=== Begin Enclosure ===

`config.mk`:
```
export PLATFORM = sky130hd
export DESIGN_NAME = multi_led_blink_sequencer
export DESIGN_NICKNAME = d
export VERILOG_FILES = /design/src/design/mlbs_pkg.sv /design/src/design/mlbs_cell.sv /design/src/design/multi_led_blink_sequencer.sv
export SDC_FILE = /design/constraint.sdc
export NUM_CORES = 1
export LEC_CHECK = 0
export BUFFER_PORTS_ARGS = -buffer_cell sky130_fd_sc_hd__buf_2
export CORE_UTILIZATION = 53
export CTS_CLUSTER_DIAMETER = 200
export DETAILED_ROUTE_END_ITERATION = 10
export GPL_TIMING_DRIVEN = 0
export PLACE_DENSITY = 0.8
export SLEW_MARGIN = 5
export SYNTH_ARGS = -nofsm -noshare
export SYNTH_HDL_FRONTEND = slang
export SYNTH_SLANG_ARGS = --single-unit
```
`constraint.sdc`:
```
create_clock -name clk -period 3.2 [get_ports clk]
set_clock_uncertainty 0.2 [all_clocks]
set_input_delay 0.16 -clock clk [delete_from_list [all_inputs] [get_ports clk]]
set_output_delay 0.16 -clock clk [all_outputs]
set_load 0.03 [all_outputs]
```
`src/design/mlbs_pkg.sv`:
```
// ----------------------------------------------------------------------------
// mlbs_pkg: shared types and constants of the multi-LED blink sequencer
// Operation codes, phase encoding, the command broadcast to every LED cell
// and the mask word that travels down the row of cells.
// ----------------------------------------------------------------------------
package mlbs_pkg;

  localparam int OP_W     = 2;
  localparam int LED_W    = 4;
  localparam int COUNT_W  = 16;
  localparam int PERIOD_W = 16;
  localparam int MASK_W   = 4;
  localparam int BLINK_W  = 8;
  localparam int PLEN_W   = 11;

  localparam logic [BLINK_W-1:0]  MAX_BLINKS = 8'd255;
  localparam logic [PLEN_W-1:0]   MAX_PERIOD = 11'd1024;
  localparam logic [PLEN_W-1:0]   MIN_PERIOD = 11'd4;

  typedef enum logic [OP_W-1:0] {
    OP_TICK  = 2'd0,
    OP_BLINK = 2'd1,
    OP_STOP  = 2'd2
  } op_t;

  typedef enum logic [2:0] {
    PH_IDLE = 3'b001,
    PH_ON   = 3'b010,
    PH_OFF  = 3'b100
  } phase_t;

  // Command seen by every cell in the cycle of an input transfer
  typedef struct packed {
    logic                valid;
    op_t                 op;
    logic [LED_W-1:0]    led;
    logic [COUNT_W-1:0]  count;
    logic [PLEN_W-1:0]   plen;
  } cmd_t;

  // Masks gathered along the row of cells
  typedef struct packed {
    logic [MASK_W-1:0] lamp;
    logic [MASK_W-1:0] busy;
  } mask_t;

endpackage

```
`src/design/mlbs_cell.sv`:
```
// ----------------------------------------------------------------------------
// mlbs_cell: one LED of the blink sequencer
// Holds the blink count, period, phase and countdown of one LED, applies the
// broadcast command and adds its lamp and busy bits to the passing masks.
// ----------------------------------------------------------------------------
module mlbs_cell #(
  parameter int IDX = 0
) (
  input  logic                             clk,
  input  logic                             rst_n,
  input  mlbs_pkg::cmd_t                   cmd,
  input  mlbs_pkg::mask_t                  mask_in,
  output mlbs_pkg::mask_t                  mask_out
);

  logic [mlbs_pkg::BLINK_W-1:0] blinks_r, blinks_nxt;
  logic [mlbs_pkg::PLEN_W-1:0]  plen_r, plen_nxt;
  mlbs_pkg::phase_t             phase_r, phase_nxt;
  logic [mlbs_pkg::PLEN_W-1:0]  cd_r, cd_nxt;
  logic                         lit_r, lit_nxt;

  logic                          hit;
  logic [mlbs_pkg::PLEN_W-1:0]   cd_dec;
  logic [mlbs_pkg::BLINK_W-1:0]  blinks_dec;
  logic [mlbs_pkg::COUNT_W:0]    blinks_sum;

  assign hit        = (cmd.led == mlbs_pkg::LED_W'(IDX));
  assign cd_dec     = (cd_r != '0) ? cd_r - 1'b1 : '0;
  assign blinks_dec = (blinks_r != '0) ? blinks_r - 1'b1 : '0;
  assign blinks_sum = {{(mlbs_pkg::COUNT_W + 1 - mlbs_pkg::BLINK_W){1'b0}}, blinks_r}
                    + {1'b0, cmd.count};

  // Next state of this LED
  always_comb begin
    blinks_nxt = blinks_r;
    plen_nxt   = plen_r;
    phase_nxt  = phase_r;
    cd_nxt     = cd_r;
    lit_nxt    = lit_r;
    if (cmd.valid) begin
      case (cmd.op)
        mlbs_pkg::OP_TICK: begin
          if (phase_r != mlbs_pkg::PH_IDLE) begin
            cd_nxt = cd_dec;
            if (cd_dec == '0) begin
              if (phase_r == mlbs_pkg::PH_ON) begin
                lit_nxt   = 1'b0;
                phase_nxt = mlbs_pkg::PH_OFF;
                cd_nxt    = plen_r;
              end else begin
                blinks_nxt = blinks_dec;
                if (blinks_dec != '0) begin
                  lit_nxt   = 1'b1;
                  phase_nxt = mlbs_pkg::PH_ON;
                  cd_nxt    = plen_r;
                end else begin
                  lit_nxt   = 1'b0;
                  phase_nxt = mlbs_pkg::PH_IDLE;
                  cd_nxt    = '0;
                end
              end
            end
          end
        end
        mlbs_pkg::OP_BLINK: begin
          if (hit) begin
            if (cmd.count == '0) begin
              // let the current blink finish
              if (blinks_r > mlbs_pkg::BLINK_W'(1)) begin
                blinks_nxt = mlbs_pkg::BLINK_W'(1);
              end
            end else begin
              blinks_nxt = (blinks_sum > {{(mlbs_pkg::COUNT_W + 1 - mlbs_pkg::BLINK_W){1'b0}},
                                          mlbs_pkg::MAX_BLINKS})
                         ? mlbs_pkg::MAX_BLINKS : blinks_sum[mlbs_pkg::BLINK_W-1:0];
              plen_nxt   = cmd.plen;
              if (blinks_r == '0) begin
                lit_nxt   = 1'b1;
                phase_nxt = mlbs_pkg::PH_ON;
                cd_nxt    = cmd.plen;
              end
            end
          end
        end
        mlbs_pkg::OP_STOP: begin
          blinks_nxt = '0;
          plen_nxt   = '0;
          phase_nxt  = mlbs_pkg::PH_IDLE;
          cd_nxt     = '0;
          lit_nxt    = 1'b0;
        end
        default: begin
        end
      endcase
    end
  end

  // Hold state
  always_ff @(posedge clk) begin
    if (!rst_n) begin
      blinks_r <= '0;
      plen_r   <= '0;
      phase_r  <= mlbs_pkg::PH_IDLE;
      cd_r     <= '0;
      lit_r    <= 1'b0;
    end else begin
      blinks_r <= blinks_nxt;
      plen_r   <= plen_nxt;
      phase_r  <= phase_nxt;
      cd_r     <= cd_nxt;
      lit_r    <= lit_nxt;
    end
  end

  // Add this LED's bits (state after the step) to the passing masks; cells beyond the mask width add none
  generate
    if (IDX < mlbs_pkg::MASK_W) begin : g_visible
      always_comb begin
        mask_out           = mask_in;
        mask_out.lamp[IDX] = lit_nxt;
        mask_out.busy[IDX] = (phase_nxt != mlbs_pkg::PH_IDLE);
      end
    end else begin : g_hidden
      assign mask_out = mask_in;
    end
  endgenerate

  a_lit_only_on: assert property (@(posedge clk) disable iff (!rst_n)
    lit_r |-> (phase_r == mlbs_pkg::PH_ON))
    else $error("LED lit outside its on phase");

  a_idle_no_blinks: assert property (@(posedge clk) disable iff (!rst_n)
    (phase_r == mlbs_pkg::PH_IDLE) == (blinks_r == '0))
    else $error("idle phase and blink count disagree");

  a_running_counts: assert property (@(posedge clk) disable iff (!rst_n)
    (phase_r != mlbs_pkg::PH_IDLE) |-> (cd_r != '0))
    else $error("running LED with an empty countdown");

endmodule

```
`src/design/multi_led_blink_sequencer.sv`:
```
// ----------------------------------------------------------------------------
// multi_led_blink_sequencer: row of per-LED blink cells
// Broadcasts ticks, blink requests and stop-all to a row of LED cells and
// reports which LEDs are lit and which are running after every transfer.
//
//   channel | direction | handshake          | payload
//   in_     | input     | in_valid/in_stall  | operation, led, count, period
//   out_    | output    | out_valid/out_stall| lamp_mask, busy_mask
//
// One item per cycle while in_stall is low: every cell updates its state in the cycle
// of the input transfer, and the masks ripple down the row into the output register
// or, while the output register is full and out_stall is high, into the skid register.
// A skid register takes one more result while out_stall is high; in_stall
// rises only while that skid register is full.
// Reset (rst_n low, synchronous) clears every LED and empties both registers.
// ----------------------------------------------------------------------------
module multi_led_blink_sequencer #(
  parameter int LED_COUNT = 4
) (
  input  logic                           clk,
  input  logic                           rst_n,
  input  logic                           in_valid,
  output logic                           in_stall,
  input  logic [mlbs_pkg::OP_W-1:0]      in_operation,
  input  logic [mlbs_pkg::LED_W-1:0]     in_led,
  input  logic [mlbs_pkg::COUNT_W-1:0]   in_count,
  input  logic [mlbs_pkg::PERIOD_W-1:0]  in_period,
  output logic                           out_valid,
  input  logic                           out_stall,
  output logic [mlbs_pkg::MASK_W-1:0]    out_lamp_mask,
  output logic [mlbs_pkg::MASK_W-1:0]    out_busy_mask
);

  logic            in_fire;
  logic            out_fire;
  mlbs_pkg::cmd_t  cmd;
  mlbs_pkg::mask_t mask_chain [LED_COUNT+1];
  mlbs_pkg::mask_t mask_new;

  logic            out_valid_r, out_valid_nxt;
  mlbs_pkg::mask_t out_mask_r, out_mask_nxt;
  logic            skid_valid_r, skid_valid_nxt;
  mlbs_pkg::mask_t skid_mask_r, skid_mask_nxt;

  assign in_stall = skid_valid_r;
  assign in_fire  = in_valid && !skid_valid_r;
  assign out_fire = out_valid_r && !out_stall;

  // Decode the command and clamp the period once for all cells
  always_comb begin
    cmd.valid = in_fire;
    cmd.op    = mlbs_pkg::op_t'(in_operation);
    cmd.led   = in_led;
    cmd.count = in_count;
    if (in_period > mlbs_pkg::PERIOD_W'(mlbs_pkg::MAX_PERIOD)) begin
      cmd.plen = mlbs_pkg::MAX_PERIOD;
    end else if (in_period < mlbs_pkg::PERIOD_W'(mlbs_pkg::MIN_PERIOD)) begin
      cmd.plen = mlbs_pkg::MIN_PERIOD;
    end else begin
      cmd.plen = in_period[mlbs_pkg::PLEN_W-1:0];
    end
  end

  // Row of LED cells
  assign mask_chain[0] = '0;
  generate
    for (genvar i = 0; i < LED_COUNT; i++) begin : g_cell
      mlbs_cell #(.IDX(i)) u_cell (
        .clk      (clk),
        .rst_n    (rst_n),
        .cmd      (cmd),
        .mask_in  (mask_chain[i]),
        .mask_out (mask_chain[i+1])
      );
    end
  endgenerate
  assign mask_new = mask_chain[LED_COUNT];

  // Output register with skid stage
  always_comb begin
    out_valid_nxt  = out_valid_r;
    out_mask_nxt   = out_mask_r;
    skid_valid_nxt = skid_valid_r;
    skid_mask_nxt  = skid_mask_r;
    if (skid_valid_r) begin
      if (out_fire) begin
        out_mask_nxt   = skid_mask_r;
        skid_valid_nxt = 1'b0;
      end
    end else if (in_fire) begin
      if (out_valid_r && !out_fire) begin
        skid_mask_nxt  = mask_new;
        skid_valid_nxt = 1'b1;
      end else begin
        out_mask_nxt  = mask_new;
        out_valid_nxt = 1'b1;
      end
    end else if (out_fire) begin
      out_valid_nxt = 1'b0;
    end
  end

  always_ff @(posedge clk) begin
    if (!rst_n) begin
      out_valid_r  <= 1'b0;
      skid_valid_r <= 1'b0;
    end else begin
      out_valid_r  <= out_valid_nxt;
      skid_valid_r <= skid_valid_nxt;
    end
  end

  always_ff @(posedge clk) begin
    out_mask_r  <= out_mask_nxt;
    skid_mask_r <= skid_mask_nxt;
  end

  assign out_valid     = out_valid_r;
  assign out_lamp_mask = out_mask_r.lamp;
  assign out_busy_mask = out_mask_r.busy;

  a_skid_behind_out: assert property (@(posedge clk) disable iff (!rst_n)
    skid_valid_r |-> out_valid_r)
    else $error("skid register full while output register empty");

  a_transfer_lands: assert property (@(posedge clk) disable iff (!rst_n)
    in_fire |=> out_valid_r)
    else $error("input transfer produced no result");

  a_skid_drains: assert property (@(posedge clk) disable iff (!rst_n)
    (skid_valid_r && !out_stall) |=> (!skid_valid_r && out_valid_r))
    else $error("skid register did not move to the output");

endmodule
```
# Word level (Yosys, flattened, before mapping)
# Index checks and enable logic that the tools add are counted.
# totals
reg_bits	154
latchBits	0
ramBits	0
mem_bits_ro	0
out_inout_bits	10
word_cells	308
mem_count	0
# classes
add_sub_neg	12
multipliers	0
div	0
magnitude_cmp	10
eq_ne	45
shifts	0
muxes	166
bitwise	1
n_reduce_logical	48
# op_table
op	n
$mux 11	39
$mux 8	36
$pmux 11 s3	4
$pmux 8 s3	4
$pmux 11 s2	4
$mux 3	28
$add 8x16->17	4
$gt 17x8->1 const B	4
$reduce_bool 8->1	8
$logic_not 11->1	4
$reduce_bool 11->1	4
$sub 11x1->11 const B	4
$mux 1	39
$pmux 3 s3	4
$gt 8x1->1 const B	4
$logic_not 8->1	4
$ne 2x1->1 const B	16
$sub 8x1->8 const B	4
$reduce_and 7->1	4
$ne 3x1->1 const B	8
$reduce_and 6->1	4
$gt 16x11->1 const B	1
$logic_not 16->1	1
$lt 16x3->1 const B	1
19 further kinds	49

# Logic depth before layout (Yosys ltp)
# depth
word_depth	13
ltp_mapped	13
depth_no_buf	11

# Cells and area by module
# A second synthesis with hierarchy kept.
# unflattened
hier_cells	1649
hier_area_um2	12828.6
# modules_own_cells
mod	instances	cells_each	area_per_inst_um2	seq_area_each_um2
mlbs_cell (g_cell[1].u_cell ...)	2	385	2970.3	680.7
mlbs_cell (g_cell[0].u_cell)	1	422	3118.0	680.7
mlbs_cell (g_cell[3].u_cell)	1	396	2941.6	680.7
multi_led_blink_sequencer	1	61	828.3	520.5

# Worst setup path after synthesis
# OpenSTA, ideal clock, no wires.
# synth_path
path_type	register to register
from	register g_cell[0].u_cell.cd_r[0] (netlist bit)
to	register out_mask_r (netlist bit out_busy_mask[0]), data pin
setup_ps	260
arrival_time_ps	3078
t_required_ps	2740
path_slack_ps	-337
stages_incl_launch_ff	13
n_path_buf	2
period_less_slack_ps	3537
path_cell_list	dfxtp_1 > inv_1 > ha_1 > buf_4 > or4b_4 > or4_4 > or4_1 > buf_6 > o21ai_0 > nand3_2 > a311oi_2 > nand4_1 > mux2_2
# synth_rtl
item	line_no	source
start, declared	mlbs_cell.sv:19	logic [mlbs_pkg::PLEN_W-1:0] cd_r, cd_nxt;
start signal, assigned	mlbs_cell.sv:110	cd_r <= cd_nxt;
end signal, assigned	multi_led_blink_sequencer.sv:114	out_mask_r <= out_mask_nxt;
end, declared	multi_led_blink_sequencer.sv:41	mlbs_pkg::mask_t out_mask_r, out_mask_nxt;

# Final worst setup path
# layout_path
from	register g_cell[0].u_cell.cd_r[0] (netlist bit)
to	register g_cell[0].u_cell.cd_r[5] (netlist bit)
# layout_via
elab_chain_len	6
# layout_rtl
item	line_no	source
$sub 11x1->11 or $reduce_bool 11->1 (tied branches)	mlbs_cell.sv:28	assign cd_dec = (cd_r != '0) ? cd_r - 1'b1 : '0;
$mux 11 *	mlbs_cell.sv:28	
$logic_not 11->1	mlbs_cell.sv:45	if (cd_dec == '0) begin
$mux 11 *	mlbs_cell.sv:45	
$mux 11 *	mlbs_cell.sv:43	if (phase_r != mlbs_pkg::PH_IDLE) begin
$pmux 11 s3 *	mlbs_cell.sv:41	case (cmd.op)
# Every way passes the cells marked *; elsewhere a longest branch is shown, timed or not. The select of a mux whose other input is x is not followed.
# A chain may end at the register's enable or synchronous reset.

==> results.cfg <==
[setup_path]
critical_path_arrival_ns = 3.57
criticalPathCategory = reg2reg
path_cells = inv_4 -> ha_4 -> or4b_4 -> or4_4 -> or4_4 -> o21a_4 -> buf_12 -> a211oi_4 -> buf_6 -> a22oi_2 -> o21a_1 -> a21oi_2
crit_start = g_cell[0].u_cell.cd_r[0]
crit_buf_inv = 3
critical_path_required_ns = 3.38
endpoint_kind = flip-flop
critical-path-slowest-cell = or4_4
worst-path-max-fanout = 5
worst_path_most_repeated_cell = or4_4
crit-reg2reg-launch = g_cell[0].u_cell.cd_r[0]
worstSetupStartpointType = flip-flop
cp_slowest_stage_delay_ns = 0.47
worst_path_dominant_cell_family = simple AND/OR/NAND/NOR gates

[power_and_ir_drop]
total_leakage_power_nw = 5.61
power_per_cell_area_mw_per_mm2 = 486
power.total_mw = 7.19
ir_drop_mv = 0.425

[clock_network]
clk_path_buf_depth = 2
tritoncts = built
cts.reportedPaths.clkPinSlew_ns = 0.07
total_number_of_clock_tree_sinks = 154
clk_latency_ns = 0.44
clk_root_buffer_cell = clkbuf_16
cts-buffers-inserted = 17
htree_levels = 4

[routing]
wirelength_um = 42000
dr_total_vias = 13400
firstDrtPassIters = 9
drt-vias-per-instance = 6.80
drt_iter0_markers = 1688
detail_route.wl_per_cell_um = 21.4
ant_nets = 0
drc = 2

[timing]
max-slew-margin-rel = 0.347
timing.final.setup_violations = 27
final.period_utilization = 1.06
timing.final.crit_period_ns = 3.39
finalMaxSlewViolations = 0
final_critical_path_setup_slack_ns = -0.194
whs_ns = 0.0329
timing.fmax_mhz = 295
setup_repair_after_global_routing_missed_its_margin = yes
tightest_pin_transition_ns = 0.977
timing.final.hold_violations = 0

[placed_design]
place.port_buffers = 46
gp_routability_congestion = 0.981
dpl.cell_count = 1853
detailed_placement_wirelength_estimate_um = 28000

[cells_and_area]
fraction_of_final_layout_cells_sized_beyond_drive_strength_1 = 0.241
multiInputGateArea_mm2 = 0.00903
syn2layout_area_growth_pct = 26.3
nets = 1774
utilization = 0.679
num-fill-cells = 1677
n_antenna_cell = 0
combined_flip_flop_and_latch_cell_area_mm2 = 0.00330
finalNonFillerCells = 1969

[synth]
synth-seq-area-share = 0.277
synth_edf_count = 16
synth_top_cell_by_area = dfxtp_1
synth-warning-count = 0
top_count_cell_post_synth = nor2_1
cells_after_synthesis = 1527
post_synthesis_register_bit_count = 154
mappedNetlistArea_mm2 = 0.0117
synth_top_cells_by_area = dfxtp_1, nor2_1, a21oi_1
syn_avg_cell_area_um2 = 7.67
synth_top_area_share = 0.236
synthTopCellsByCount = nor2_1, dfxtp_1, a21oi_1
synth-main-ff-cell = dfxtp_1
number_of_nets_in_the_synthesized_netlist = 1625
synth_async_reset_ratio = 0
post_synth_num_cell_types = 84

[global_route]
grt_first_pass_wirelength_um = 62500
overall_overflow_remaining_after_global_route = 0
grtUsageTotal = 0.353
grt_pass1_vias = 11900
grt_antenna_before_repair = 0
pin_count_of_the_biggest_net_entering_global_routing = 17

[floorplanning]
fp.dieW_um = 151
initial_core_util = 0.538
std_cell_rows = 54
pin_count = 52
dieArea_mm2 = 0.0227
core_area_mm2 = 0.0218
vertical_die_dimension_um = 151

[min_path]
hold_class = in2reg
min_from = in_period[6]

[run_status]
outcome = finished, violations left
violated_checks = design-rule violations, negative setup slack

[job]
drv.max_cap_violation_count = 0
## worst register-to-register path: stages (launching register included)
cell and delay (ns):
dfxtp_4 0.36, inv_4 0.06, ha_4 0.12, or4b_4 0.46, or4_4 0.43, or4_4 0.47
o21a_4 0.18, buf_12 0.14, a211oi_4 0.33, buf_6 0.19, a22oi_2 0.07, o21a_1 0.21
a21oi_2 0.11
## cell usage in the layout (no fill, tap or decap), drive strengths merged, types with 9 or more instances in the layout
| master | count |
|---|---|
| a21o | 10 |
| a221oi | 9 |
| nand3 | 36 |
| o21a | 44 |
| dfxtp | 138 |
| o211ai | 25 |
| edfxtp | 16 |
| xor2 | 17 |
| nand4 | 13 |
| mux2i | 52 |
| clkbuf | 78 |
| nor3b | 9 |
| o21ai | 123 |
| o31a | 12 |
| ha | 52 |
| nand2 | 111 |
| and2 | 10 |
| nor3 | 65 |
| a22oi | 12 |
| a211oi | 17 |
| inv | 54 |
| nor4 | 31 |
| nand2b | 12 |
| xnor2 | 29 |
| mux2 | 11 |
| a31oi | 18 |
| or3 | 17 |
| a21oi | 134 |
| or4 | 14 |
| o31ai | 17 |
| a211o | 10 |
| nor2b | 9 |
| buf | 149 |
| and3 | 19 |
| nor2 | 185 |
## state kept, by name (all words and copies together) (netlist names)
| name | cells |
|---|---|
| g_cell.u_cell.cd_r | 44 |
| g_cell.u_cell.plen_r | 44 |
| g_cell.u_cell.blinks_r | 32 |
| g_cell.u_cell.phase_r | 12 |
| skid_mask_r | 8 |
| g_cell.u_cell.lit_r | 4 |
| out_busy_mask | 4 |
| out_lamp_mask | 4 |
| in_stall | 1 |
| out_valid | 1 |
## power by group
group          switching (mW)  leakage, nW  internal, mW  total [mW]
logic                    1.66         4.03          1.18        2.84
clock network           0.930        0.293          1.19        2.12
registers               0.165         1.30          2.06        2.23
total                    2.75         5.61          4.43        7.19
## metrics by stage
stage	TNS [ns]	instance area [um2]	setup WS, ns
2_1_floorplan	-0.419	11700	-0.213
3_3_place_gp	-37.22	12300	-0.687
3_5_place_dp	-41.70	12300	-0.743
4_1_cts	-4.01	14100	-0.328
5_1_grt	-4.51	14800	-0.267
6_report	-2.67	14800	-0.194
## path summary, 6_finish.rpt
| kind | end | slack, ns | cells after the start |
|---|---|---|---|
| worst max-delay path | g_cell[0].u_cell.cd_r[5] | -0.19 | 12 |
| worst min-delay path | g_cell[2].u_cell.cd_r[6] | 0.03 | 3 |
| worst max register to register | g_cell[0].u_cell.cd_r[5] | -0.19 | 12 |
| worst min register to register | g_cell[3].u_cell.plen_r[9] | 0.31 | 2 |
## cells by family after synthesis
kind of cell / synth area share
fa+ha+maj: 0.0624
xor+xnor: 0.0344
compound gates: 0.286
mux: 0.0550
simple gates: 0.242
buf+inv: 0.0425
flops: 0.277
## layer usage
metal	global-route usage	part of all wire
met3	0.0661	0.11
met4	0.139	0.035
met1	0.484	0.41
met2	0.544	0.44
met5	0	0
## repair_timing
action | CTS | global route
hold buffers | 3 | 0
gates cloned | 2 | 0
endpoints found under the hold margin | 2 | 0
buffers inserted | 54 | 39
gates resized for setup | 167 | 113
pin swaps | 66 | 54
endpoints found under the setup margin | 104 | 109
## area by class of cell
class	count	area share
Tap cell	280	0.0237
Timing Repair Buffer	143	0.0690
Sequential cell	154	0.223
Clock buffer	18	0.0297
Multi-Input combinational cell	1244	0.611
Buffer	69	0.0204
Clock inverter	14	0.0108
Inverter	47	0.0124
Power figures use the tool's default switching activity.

=== End Enclosure ===
=== Begin Enclosure ===

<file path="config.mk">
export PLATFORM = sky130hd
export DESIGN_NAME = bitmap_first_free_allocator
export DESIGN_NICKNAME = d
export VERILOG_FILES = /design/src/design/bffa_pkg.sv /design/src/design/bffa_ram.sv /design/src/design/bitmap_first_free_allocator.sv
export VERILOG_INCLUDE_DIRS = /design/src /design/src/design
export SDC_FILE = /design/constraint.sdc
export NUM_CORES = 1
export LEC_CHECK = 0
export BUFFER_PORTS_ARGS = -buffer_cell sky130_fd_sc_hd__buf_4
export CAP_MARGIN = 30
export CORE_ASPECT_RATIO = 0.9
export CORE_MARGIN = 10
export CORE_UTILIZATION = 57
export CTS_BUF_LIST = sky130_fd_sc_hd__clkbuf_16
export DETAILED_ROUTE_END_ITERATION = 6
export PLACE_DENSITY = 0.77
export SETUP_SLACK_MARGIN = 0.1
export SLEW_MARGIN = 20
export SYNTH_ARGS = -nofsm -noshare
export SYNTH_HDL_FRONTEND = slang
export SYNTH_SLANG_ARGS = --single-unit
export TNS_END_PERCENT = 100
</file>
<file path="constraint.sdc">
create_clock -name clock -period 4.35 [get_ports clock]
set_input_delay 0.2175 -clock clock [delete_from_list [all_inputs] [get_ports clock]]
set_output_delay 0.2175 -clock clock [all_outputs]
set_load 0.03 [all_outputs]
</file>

=== End Enclosure ===

EXERCISE INSTRUCTIONS: From the data above, state how many lines hold the string "posedge", and give the number without other words.

RESPONSE: 9